Data shown

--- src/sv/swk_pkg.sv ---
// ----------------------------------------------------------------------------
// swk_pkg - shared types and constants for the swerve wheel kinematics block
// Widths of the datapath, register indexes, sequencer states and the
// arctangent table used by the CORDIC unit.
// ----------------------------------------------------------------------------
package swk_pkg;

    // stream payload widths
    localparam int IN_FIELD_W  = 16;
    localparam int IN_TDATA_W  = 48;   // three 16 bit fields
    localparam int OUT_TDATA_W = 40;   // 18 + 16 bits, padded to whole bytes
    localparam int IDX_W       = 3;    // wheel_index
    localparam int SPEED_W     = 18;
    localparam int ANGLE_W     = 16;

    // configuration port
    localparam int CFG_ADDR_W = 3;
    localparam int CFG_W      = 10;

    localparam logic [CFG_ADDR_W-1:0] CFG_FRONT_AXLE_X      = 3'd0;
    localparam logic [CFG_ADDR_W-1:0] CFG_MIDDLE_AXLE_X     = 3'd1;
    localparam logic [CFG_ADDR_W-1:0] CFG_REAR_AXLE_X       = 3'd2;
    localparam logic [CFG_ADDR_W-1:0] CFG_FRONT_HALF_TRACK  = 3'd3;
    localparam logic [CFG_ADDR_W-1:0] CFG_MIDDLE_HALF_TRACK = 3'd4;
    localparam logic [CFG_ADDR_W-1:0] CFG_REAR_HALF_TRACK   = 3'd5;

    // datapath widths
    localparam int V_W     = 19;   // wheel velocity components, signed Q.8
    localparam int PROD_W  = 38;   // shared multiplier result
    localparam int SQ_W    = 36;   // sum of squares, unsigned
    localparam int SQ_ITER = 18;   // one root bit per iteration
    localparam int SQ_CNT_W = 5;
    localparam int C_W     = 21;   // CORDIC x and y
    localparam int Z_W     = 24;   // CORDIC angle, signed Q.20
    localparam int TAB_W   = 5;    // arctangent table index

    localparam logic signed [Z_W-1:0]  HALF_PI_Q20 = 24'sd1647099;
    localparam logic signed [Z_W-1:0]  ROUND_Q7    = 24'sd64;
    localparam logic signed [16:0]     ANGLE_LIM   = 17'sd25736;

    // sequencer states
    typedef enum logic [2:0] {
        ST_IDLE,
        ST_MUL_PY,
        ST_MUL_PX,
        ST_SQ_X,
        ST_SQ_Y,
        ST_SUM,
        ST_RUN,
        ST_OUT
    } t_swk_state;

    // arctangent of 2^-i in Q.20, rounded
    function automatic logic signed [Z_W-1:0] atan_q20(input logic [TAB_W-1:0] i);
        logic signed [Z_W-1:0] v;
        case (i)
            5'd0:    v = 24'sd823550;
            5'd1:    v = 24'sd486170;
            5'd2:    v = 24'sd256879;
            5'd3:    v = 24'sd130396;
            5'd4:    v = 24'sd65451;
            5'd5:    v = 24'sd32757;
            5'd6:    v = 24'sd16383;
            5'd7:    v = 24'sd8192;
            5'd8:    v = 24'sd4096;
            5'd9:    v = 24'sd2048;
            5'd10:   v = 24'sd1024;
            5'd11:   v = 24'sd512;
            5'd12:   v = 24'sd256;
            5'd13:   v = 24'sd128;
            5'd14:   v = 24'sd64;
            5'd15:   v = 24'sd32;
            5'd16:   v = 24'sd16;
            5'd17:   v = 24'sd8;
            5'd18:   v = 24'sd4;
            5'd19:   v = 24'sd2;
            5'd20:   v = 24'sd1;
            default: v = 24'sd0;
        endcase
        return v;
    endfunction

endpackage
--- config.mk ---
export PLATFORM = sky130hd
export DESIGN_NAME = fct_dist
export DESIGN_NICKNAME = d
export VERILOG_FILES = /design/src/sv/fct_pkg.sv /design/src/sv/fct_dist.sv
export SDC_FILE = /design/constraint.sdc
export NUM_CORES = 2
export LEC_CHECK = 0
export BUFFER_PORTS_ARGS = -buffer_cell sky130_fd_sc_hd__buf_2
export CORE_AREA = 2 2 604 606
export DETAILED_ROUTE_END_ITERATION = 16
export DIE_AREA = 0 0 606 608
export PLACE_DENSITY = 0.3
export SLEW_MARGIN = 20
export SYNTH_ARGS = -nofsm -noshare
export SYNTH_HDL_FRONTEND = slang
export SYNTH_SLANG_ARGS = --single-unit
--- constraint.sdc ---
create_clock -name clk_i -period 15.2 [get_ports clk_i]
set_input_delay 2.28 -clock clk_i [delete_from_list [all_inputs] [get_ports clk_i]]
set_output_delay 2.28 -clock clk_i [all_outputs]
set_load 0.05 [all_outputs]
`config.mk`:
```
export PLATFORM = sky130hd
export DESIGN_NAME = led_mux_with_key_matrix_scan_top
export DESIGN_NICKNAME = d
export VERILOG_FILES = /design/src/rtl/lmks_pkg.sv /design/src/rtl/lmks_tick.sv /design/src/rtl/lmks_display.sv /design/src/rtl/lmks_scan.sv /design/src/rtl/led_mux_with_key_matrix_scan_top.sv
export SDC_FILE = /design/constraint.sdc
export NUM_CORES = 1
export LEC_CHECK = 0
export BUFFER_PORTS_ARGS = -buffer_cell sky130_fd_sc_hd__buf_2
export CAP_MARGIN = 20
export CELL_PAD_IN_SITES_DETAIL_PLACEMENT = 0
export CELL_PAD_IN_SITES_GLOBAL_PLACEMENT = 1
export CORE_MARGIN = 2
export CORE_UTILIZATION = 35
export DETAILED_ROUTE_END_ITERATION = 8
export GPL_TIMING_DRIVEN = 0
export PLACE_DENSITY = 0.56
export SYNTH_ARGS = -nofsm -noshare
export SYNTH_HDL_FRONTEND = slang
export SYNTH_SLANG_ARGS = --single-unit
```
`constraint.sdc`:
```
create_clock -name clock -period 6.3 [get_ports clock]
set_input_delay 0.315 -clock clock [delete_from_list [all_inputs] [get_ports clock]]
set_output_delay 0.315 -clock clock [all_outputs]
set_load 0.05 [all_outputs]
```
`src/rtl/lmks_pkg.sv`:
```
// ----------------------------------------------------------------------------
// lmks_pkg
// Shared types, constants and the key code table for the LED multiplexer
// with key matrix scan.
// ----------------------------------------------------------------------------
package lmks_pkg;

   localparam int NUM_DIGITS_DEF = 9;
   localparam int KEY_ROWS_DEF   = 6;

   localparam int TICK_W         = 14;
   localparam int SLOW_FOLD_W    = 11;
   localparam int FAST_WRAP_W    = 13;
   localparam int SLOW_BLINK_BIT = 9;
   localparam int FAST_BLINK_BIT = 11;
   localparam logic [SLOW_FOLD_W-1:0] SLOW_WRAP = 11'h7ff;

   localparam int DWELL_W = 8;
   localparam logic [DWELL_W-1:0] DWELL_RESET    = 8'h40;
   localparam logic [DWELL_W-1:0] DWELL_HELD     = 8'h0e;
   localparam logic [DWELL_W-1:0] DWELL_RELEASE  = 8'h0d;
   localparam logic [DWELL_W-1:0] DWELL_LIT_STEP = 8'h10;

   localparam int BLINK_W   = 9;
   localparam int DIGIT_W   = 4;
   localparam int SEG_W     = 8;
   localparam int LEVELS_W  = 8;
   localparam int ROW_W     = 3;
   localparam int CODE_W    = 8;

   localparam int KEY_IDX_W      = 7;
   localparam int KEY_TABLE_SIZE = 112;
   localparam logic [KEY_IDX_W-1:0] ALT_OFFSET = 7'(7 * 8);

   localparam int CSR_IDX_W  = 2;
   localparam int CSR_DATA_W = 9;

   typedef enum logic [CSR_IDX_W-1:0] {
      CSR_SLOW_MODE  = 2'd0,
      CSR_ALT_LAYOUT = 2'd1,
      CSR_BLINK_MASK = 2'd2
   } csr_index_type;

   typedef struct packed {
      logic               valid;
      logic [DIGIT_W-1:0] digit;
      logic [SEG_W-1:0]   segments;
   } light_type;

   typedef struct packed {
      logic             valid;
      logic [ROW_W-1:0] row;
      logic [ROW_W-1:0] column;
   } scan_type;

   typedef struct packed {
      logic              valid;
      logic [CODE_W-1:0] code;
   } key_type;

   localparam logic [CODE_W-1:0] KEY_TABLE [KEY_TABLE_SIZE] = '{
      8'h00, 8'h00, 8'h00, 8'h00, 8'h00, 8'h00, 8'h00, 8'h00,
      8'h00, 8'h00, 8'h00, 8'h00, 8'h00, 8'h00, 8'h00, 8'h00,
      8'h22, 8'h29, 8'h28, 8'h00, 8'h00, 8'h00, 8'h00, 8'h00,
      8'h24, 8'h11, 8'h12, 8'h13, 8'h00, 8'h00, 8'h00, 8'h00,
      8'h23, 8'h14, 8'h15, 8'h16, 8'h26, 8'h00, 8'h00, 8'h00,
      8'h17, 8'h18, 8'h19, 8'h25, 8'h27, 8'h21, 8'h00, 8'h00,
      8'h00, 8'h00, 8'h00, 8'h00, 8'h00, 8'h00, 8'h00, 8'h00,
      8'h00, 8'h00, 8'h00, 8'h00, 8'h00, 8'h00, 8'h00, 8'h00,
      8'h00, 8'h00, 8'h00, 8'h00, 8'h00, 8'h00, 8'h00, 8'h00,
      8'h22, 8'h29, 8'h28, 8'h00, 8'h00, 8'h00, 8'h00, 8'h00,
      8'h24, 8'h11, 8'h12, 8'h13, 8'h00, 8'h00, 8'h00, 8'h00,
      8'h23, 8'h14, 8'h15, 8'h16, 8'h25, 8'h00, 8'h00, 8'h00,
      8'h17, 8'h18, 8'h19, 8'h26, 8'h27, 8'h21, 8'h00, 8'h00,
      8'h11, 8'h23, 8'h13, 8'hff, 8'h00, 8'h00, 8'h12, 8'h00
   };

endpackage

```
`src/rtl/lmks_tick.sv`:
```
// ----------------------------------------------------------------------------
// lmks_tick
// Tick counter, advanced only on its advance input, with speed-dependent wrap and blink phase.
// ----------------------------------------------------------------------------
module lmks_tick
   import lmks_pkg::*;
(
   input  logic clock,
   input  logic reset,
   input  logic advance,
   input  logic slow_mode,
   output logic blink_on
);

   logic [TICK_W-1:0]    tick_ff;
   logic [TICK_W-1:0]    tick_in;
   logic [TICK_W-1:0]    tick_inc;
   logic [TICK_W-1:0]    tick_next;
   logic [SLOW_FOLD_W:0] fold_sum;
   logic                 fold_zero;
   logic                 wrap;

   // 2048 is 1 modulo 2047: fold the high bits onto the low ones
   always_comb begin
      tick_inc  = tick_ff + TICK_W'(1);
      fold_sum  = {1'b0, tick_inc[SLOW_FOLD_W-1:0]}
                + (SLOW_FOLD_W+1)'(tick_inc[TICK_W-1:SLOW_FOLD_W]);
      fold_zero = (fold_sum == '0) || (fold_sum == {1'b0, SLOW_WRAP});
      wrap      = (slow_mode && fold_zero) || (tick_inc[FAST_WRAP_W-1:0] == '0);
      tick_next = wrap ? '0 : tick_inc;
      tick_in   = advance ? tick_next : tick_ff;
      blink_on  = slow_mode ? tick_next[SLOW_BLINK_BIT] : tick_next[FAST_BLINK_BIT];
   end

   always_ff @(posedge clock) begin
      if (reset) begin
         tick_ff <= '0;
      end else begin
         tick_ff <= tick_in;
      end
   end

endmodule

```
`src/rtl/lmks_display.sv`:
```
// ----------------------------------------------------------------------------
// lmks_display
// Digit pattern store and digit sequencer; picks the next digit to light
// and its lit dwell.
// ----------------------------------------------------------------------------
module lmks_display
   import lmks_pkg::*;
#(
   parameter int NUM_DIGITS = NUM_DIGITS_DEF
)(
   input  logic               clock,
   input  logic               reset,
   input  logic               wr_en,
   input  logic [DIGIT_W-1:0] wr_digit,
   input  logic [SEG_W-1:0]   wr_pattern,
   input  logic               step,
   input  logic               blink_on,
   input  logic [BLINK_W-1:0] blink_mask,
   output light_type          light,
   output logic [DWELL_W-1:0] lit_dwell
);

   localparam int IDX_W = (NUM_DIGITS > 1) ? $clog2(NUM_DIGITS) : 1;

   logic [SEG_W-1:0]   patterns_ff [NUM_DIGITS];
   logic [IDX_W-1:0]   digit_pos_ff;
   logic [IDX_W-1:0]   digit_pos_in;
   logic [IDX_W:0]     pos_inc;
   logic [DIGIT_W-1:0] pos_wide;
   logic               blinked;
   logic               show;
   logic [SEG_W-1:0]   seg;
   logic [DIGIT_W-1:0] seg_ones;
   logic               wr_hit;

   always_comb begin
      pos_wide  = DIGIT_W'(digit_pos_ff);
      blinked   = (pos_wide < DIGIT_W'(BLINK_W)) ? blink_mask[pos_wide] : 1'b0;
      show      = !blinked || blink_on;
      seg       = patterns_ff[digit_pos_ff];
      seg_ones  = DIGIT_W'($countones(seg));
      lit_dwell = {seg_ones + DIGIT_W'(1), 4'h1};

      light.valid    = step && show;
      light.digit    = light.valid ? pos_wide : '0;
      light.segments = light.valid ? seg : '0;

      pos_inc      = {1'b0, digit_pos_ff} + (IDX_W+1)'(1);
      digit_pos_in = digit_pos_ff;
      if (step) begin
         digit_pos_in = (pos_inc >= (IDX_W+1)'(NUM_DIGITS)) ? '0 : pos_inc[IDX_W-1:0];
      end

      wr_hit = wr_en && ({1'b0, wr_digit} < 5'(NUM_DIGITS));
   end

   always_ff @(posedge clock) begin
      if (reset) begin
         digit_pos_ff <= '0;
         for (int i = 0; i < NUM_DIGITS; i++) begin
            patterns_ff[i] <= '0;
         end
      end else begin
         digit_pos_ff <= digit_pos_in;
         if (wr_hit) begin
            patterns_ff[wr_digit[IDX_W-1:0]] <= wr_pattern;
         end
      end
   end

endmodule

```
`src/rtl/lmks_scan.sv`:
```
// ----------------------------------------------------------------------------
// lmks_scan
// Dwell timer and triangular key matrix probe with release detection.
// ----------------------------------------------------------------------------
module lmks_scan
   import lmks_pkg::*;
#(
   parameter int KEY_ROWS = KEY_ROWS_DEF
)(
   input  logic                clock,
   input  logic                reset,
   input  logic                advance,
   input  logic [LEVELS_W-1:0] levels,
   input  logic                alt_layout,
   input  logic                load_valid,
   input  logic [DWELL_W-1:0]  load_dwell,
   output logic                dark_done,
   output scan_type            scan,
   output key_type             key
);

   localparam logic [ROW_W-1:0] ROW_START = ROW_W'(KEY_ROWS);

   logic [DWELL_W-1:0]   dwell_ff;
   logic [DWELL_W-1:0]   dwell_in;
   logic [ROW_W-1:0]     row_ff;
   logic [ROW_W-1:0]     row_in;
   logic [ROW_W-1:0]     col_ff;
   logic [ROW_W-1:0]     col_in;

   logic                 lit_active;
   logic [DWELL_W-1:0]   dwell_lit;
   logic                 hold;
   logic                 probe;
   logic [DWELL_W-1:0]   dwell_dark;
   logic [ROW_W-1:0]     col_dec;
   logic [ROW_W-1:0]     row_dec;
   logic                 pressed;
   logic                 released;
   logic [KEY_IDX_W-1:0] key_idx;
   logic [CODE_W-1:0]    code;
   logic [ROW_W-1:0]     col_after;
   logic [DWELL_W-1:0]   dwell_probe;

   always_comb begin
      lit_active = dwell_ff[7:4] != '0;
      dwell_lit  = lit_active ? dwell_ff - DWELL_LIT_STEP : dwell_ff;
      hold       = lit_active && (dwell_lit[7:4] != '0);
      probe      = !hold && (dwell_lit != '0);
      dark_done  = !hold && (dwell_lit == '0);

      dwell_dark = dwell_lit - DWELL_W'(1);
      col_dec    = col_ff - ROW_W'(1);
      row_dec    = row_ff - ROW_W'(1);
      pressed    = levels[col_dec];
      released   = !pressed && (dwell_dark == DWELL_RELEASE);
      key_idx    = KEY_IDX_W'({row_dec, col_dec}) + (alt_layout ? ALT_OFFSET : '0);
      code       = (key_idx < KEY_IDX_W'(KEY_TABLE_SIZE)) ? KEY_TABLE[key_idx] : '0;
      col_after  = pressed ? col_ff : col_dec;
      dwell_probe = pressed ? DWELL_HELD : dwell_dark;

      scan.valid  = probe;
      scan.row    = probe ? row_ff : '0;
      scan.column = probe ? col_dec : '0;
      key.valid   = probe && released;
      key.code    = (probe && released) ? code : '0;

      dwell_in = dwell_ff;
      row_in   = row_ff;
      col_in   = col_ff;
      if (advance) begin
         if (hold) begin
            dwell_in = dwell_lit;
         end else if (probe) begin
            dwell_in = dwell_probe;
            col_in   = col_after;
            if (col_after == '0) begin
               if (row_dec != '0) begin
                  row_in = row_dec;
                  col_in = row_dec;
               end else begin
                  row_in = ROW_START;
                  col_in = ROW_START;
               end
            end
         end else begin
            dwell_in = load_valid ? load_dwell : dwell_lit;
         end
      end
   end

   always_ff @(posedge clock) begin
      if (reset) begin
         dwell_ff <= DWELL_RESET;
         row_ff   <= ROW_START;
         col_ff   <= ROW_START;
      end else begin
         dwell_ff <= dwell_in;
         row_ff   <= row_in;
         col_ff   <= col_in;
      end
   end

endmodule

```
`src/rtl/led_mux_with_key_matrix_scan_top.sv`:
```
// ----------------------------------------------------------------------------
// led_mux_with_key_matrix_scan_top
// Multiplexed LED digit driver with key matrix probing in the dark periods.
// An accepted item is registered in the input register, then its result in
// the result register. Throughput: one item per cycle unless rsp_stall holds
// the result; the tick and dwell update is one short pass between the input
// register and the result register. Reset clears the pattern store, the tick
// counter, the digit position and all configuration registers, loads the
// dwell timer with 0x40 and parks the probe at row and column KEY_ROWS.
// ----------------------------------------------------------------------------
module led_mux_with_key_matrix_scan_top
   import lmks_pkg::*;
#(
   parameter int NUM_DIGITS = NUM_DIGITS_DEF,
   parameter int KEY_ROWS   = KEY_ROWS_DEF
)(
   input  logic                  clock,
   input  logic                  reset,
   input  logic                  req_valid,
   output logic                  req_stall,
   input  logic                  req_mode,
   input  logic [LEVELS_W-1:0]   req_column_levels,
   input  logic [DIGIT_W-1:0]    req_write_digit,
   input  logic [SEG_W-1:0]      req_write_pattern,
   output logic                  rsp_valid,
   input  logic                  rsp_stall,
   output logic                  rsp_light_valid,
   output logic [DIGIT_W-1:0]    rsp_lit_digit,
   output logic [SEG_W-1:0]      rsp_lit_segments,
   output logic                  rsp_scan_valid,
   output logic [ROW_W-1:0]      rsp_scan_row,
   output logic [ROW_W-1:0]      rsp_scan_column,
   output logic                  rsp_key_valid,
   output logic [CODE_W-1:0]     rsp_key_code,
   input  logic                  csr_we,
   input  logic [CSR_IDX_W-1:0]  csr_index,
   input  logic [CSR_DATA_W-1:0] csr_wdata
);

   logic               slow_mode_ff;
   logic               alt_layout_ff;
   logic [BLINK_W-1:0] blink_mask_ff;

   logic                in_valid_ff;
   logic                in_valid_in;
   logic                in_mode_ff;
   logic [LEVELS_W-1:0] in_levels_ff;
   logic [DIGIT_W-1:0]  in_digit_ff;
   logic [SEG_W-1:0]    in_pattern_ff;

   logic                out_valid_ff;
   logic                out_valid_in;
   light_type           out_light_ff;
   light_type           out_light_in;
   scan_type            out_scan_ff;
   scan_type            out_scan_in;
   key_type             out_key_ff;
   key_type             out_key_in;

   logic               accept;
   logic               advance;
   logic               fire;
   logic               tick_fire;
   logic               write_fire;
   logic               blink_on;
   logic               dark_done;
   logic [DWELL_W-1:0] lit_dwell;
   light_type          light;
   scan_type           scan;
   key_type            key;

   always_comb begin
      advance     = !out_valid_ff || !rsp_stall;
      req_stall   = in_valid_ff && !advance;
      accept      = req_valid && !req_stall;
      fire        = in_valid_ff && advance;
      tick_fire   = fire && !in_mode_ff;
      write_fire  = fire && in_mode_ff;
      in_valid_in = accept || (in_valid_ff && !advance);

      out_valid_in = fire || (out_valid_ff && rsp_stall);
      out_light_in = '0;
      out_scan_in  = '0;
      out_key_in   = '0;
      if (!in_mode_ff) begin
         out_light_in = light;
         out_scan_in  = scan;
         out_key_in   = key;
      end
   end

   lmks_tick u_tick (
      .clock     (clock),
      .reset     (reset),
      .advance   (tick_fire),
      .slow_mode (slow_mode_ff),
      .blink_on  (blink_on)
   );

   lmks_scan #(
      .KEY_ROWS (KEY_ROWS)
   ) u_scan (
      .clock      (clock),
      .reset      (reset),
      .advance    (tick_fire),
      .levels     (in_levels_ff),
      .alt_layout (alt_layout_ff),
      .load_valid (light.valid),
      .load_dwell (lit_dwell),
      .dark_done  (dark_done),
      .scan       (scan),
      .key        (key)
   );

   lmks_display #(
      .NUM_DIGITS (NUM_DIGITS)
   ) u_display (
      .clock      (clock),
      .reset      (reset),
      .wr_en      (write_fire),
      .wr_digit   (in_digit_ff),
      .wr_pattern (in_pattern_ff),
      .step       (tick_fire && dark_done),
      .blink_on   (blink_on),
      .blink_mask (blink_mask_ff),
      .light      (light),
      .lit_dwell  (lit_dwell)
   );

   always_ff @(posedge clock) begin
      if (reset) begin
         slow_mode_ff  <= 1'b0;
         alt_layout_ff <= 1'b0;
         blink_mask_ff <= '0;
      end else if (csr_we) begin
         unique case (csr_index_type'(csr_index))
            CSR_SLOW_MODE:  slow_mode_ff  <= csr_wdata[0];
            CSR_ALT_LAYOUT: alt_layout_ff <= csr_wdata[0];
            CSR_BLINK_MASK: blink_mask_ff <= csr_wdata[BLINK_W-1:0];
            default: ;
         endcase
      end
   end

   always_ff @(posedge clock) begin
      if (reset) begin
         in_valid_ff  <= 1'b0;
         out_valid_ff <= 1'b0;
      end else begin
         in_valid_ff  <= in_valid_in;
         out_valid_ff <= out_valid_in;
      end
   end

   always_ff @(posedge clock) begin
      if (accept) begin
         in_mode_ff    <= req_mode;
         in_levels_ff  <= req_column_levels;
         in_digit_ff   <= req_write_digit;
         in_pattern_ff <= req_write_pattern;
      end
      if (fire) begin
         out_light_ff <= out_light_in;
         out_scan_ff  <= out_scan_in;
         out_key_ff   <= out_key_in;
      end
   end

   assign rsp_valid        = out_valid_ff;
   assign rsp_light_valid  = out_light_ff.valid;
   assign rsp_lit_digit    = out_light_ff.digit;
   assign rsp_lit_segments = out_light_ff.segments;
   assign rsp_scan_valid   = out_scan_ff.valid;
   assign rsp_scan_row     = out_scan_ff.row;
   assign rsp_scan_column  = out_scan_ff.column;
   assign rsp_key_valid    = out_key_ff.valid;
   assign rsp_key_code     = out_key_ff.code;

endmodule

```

Directions for this task
Repeat verbatim the opening run of entries, ending with the line that contains "localparam int IN_FIELD_W".

Exercise answer
--- src/sv/swk_pkg.sv ---
// ----------------------------------------------------------------------------
// swk_pkg - shared types and constants for the swerve wheel kinematics block
// Widths of the datapath, register indexes, sequencer states and the
// arctangent table used by the CORDIC unit.
// ----------------------------------------------------------------------------
package swk_pkg;

    // stream payload widths
    localparam int IN_FIELD_W  = 16;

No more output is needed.